[DATA FOR THE TASK]
──────────────────────────────

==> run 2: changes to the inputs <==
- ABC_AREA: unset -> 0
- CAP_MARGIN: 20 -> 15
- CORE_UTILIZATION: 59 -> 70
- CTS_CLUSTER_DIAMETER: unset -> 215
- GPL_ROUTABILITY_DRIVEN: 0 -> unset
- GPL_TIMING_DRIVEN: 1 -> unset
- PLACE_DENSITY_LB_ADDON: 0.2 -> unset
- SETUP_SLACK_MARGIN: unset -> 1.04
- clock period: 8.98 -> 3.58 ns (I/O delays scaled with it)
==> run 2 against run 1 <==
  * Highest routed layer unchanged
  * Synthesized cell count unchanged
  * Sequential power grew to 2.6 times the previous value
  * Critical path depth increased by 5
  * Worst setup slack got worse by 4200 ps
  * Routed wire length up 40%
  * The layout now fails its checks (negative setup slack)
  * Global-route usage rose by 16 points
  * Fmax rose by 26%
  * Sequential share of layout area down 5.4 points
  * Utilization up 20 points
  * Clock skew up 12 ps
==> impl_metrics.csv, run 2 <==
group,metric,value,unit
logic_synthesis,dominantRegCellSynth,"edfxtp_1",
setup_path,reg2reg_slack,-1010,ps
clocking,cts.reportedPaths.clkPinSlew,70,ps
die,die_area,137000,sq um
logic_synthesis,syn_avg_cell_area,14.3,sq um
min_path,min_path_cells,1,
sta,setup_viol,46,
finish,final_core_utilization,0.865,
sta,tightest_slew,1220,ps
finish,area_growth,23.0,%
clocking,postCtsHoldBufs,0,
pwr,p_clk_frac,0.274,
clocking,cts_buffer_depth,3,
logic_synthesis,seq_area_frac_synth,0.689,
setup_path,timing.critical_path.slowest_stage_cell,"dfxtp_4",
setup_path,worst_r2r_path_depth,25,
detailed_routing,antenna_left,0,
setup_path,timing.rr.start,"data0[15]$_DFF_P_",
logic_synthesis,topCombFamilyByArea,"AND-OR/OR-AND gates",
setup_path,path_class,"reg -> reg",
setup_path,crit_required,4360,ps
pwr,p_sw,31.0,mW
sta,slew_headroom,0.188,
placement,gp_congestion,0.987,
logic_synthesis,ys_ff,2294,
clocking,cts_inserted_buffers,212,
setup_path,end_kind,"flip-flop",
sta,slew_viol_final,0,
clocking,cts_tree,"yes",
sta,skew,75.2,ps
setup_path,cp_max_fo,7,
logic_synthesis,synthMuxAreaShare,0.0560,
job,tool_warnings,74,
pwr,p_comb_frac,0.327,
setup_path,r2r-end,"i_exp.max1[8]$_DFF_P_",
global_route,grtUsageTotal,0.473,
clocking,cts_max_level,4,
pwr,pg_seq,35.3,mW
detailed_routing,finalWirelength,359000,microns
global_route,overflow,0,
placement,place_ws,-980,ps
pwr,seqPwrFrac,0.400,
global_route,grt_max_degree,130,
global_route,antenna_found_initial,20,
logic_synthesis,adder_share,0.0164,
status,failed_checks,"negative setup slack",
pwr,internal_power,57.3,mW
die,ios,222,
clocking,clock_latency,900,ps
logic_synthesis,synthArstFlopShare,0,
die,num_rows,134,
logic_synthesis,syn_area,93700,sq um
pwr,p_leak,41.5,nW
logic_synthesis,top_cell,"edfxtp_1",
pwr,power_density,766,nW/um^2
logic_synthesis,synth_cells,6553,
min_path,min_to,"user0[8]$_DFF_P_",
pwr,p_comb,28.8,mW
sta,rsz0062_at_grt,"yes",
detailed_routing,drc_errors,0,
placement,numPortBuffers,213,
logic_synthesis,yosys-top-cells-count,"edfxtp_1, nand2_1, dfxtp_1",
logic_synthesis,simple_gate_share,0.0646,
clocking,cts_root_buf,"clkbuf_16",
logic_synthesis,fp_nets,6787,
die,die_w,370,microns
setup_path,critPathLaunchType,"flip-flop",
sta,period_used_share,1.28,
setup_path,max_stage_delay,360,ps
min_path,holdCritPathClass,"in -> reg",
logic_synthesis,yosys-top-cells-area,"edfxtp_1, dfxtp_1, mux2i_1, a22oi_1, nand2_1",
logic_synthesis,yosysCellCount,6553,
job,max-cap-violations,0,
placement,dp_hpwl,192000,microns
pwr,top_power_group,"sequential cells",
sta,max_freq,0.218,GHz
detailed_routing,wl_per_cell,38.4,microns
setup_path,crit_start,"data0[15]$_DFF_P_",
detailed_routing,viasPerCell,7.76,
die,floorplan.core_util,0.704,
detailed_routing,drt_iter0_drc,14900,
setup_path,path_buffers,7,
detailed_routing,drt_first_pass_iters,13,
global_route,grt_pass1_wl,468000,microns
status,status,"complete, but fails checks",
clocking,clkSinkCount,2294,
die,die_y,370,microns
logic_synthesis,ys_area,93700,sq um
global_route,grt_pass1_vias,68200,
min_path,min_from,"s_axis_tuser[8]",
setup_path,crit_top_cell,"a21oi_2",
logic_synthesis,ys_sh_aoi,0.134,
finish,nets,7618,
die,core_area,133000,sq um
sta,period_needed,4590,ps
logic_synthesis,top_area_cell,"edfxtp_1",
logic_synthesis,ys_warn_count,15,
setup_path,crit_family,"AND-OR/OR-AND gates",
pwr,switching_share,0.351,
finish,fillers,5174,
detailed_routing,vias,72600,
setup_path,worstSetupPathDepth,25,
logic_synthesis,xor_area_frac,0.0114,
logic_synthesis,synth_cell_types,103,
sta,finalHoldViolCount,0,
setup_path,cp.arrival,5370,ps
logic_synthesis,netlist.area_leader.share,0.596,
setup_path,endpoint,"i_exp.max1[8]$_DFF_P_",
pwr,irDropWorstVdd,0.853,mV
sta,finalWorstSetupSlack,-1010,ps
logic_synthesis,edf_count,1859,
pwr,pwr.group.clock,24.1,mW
==> inputs of 09-11 <==
==> flow/design.v <==
module HandwashSensor(
    input clk,
    input reset,
    input acceptLeftHandDistance,
    input [15:0] leftHandDistance,
    input acceptLeftHandGain,
    input [7:0] leftHandGain,
    input acceptRightHandDistance,
    input [15:0] rightHandDistance,
    input acceptRightHandGain,
    input [7:0] rightHandGain,
    output waterOn
);
reg [15:0] leftHandDistanceHeld;
 always@(posedge clk)  begin
     if(reset)
         leftHandDistanceHeld <= 0;
     else if(acceptLeftHandDistance)
         leftHandDistanceHeld <= leftHandDistance;
     else
         leftHandDistanceHeld <= leftHandDistanceHeld;
 end
reg [7:0] leftHandGainHeld;
 always@(posedge clk)  begin
     if(reset)
         leftHandGainHeld <= 0;
     else if(acceptLeftHandGain)
         leftHandGainHeld <= leftHandGain;
     else
         leftHandGainHeld <= leftHandGainHeld;
 end
reg [15:0] rightHandDistanceHeld;
 always@(posedge clk)  begin
     if(reset)
         rightHandDistanceHeld <= 0;
     else if(acceptRightHandDistance)
         rightHandDistanceHeld <= rightHandDistance;
     else
         rightHandDistanceHeld <= rightHandDistanceHeld;
 end
reg [7:0] rightHandGainHeld;
 always@(posedge clk)  begin
     if(reset)
         rightHandGainHeld <= 0;
     else if(acceptRightHandGain)
         rightHandGainHeld <= rightHandGain;
     else
         rightHandGainHeld <= rightHandGainHeld;
 end
wire [15:0] leftHand;
 wire [23:0] leftHandDistanceHeld_Mult_leftHandGainHeld;
 DSP48_AxB dsp_leftHandDistanceHeld_Mult_leftHandGainHeld(
     .CLK(clk),
     .A({ {9{1'b0}}, leftHandDistanceHeld}),
     .B({ {10{1'b0}}, leftHandGainHeld}),
     .P(leftHandDistanceHeld_Mult_leftHandGainHeld)
 );
 reg [16:0] leftHandDistanceHeld_Mult_leftHandGainHeld_ShiftR_7;
 always@(posedge clk) begin
     if(reset)
         leftHandDistanceHeld_Mult_leftHandGainHeld_ShiftR_7 <= 0;
     else
         leftHandDistanceHeld_Mult_leftHandGainHeld_ShiftR_7 <= leftHandDistanceHeld_Mult_leftHandGainHeld >> 7;
 end
 assign leftHand = leftHandDistanceHeld_Mult_leftHandGainHeld_ShiftR_7;
wire [15:0] rightHand;
 wire [23:0] rightHandDistanceHeld_Mult_rightHandGainHeld;
 DSP48_AxB dsp_rightHandDistanceHeld_Mult_rightHandGainHeld(
     .CLK(clk),
     .A({ {9{1'b0}}, rightHandDistanceHeld}),
     .B({ {10{1'b0}}, rightHandGainHeld}),
     .P(rightHandDistanceHeld_Mult_rightHandGainHeld)
 );
 reg [16:0] rightHandDistanceHeld_Mult_rightHandGainHeld_ShiftR_7;
 always@(posedge clk) begin
     if(reset)
         rightHandDistanceHeld_Mult_rightHandGainHeld_ShiftR_7 <= 0;
     else
         rightHandDistanceHeld_Mult_rightHandGainHeld_ShiftR_7 <= rightHandDistanceHeld_Mult_rightHandGainHeld >> 7;
 end
 assign rightHand = rightHandDistanceHeld_Mult_rightHandGainHeld_ShiftR_7;
parameter threshold = 1500;
assign waterOn = leftHand != 0 && rightHand != 0 && (leftHand < threshold || rightHand < threshold);
endmodule
module DSP48_AxB
   (CLK,
    A,
    B,
    P);
  input CLK;
  input [24:0]A;
  input [17:0]B;
  output [42:0]P;
assign P = A*B;
endmodule
==> flow/run.sh <==
#!/bin/bash
# the make line also repeats each setting of config.mk as NAME=value (left out here)
make -C /OpenROAD-flow-scripts/flow DESIGN_CONFIG=/design/flow/config.mk WORK_HOME=/design/flow/orfs CLKGATE_MAP_FILE= finish
==> flow/config.mk <==
export PLATFORM = sky130hd
export DESIGN_NAME = HandwashSensor
export DESIGN_NICKNAME = HandwashSensor
export VERILOG_FILES = /design/flow/design.v
export SDC_FILE = /design/flow/constraint.sdc
export NUM_CORES = 4
export LEC_CHECK = 0
export CAP_MARGIN = 20
export CORE_MARGIN = 2
export CORE_UTILIZATION = 66
export CTS_CLUSTER_DIAMETER = 40
export SLEW_MARGIN = 20
==> flow/constraint.sdc <==
create_clock -name core_clock -period 4.44 [get_ports {clk}]
set_input_delay 0.8880 -clock core_clock [delete_from_list [all_inputs] [get_ports {clk}]]
set_output_delay 0.8880 -clock core_clock [all_outputs]
set_load 0.01 [all_outputs]
==> 12-14 (differences from 09-11) <==
--- a/flow/config.mk
+++ b/flow/config.mk
@@ -7,6 +7,8 @@
 export LEC_CHECK = 0
+export ABC_AREA = 1
 export CAP_MARGIN = 20
 export CORE_MARGIN = 2
-export CORE_UTILIZATION = 66
-export CTS_CLUSTER_DIAMETER = 40
+export CORE_UTILIZATION = 72
+export CTS_CLUSTER_DIAMETER = 400
+export CTS_CLUSTER_SIZE = 96
 export SLEW_MARGIN = 20
==> flow/constraint.sdc (replaced) <==
create_clock -name core_clock -period 4.24 [get_ports {clk}]
set_input_delay 0.8480 -clock core_clock [delete_from_list [all_inputs] [get_ports {clk}]]
set_output_delay 0.8480 -clock core_clock [all_outputs]
set_load 0.01 [all_outputs]
==> node_exporter_impl.prom <==
# HELP chip_impl_metric Flow report values
# TYPE chip_impl_metric gauge
chip_impl_metric{name="final_net_count",unit=""} 1602
chip_impl_metric{name="place_congestion",unit=""} 0.841
chip_impl_metric{name="finalWorstSetupSlack",unit="ns"} -0.0834
chip_impl_metric{name="worst-slew-pin-transition",unit="ns"} 1.07
chip_impl_metric{name="synthDistinctLibCells",unit=""} 53
chip_impl_metric{name="chipHeight",unit="um"} 129
chip_impl_info{name="min_delay_worst_endpoint",value="leftHandDistanceHeld[2]"} 1
chip_impl_info{name="failed_checks",value="negative setup slack"} 1
chip_impl_info{name="outcome",value="failed layout checks"} 1
chip_impl_metric{name="setup_total_negative_slack",unit="ns"} -0.399
chip_impl_metric{name="finalSetupViolCount",unit=""} 9
(the above is from 09-11)
==> node_exporter_impl.prom <==
# HELP chip_impl_metric Flow report values
# TYPE chip_impl_metric gauge
chip_impl_info{name="outcome",value="failed layout checks"} 1
chip_impl_metric{name="finalSetupViolCount",unit=""} 1
chip_impl_metric{name="synthDistinctLibCells",unit=""} 34
chip_impl_metric{name="setup_total_negative_slack",unit="ns"} -0.0162
chip_impl_metric{name="warnings",unit=""} 29
chip_impl_metric{name="wl_met3",unit="um"} 2130
chip_impl_metric{name="final_net_count",unit=""} 1988
chip_impl_metric{name="dpl.hpwl",unit="um"} 22800
chip_impl_info{name="failed_checks",value="negative setup slack"} 1
chip_impl_metric{name="chipHeight",unit="um"} 128
chip_impl_metric{name="power.switching",unit="mW"} 1.26
chip_impl_info{name="min_delay_worst_endpoint",value="rightHandDistanceHeld[1]"} 1
chip_impl_metric{name="clock_buffer_count",unit=""} 9
chip_impl_metric{name="grt_util_all_layers",unit="%"} 37.6
chip_impl_metric{name="worst-slew-pin-transition",unit="ns"} 0.783
chip_impl_metric{name="finalWorstSetupSlack",unit="ns"} -0.0162
(the above is from 12-14)
build 91:
// LSTM
module LSTM(clk, Of, En, Ci, Cip, In, Ui, Uf, Uk, Uo, Wi, Wk, Wf, Wo, Vo, Bi, Bo, Bf, Bk, PrevH, Cout, Hout);
Size in the first run: about 32 flip-flops, about 0.016 mm² of cells after synthesis.
Settings: LEC_CHECK=0, CAP_MARGIN=20, CELL_PAD_IN_SITES_GLOBAL_PLACEMENT=2, CORE_ASPECT_RATIO=0.62, CORE_MARGIN=2, CORE_UTILIZATION=68, CTS_CLUSTER_DIAMETER=397, CTS_CLUSTER_SIZE=31, GPL_ROUTABILITY_DRIVEN=0, HOLD_SLACK_MARGIN=0.21, MAX_ROUTING_LAYER=met4, SLEW_MARGIN=30, TNS_END_PERCENT=80; clock period 32.5 ns.
run.sh (not shown) runs the stock make flow with config.mk's settings and CLKGATE_MAP_FILE=.
Build 91 did not run to completion, as it errored out during global placement without I/O.
The inputs of build 92 differ from those of build 91 as listed below.
Settings: CORE_UTILIZATION: 68 -> 65; GPL_ROUTABILITY_DRIVEN: 0 -> unset; CTS_CLUSTER_DIAMETER: 397 -> unset; CORE_ASPECT_RATIO: 0.62 -> unset; CELL_PAD_IN_SITES_GLOBAL_PLACEMENT: 2 -> unset; MAX_ROUTING_LAYER: met4 -> unset; TNS_END_PERCENT: 80 -> unset; SLEW_MARGIN: 30 -> 20; HOLD_SLACK_MARGIN: 0.21 -> unset; CTS_CLUSTER_SIZE: 31 -> unset; the clock period (ns, I/O delays scaled along): 32.5 -> 36.7.
Findings:
The remaining runs in build 91 and build 92 completed every stage, whereas build 91 halted early.
Flow for build 91 halted at global placement without I/O, error code GPL-0301.
Re register bit count reported by yosys: no difference whatsoever between build 91 and build 92.
There was hardly any difference in synthesized-area fraction occupied by ao, oa, aoi and oai cells between build 91 and build 92.
Standard-cell row count, build 92 vs build 91: up by more than a quarter
Diff build 92..build 91 | total cells reported by yosys after synthesis | negligible
Build 92 and build 91 ended up with nearly the same synthesized cell count.
The die height in build 92 sits about 30% above the value recorded for build 91.
Sort build 92 and build 91 by die size, ascending, and build 91 comes first.
For build 54, these inputs were changed with respect to build 92:
Settings: CORE_UTILIZATION now 40, was 65; the clock period (ns, I/O delays scaled along) now 45.0, was 36.7.
[summary]
- The share of the final layout cell area in sequential cells was comparable across build 54 and build 92.
- The setup slack of build 54 is larger than that of build 92.
- Build 54 reports a higher number of clock buffers in the layout than build 92 does.
- Diff build 54 and build 92: number of detailed-routing iterations run before antenna repair lower in build 54
- Changes observed in build 54 relative to build 92: critical-path maximum fanout went up, met1 layer usage reported by global route went down, portion of the clock cycle consumed by the worst path in the final layout dropped 11 points.
- A top layer reached by signal wires of met4 is what build 92 shows, while met5 belongs to build 54.
- Summary of build 54 over build 92: global-route usage over all layers lower; via count lower; hold slack higher.
- Build 54 completed every stage of the flow, and the final layout passed the timing, DRC and antenna checks.
- Layout-stage area growth over the synthesis result: build 54 vs build 92 down 1.1 points
### build 54 -> build 81
Settings: CORE_UTILIZATION now 36, was 40; the clock period (ns, I/O delays scaled along) now 47.0, was 45.0.
==> comparison <==
[compare] base=build 54 new=build 81: routed wire length on met3 lower, core outline area higher, via count lower, wire length higher.
Build 81 gives less multi-input gate share of the layout cell area than build 54 did.
Utilization after layout sits lower in build 81 than in build 54.

---

Starting RTL as in the previous note.
clock: 45.0 ns
lec_check: 0
cap_margin: 20
cell_pad_in_sites_global_placement: 1
core_aspect_ratio: 1.66
core_margin: 2
core_utilization: 68
gpl_routability_driven: 0
hold_slack_margin: 0.14
slew_margin: 20
tns_end_percent: 80
Then changed:
CELL_PAD_IN_SITES_GLOBAL_PLACEMENT = unset   (was 1)
CORE_ASPECT_RATIO = unset   (was 1.66)
CORE_UTILIZATION = 60   (was 68)
GPL_ROUTABILITY_DRIVEN = unset   (was 0)
HOLD_SLACK_MARGIN = unset   (was 0.14)
TNS_END_PERCENT = unset   (was 80)
clock period = 20.1 ns   (was 45.0 ns; I/O delays follow)
The changed run produced a layout that fails on negative setup slack.
Count of clock-buffer cells in the layout does not change.
Design area goes up by 4.4%.
Routed wire length goes down by 1.8%.
Global-route usage goes down by 4.5 points.
Cell count goes up by 5.5%.
Sequential share of layout area goes down by 0.15 points.
Then changed:
CORE_UTILIZATION = 68   (was 60)
GPL_ROUTABILITY_DRIVEN = 0   (was unset)
TNS_END_PERCENT = 80   (was unset)
clock period = 45.0 ns   (was 20.1 ns; I/O delays follow)
Effect:
- The new run passed the timing, DRC and antenna checks
- sequential cell count is unchanged
- design area falls by 4.3%
- non-clock buffer count falls by 80
- routed wire length falls by 1.5%
Then changed:
CORE_UTILIZATION = 59   (was 68)
CTS_CLUSTER_SIZE = 100   (was unset)
GPL_ROUTABILITY_DRIVEN = unset   (was 0)
TNS_END_PERCENT = 5   (was 80)
Outcome: Area after synthesis stays the same; worst hold slack improved by 0.077 ns; count of clock-buffer cells in the layout stays the same; global-route usage went down by 4.7 points; final area is about the same; critical path depth stays the same; die area went up by 15%.
==> flow/run.sh <==
#!/bin/bash
# the make line also repeats each setting of config.mk as NAME=value (left out here)
make -C /OpenROAD-flow-scripts/flow DESIGN_CONFIG=/design/flow/config.mk WORK_HOME=/design/flow/orfs CLKGATE_MAP_FILE= finish
==> flow/config.mk <==
export PLATFORM = sky130hd
export DESIGN_NAME = ELA
export DESIGN_NICKNAME = ELA
export VERILOG_FILES = /design/flow/design.v
export SDC_FILE = /design/flow/constraint.sdc
export NUM_CORES = 4
export LEC_CHECK = 0
export CAP_MARGIN = 20
export CELL_PAD_IN_SITES_DETAIL_PLACEMENT = 2
export CORE_MARGIN = 2
export CORE_UTILIZATION = 40
export GPL_TIMING_DRIVEN = 0
export MIN_ROUTING_LAYER = met2
export SETUP_SLACK_MARGIN = -0.81
export SLEW_MARGIN = 20
export TNS_END_PERCENT = 90
==> flow/constraint.sdc <==
create_clock -name core_clock -period 10.0 [get_ports {clk}]
set_input_delay 2.0000 -clock core_clock [delete_from_list [all_inputs] [get_ports {clk}]]
set_output_delay 2.0000 -clock core_clock [all_outputs]
set_load 0.01 [all_outputs]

──────────────────────────────

[DIRECTIONS]
In the listing above, transcribe exactly everything from the line containing "- GPL_ROUTABILITY_DRIVEN: 0 -> unset" down to the line containing "die,die_area,137000,sq um", including both and nothing more.

[SOLUTION FOR THIS EXERCISE]
- GPL_ROUTABILITY_DRIVEN: 0 -> unset
- GPL_TIMING_DRIVEN: 1 -> unset
- PLACE_DENSITY_LB_ADDON: 0.2 -> unset
- SETUP_SLACK_MARGIN: unset -> 1.04
- clock period: 8.98 -> 3.58 ns (I/O delays scaled with it)
==> run 2 against run 1 <==
  * Highest routed layer unchanged
  * Synthesized cell count unchanged
  * Sequential power grew to 2.6 times the previous value
  * Critical path depth increased by 5
  * Worst setup slack got worse by 4200 ps
  * Routed wire length up 40%
  * The layout now fails its checks (negative setup slack)
  * Global-route usage rose by 16 points
  * Fmax rose by 26%
  * Sequential share of layout area down 5.4 points
  * Utilization up 20 points
  * Clock skew up 12 ps
==> impl_metrics.csv, run 2 <==
group,metric,value,unit
logic_synthesis,dominantRegCellSynth,"edfxtp_1",
setup_path,reg2reg_slack,-1010,ps
clocking,cts.reportedPaths.clkPinSlew,70,ps
die,die_area,137000,sq um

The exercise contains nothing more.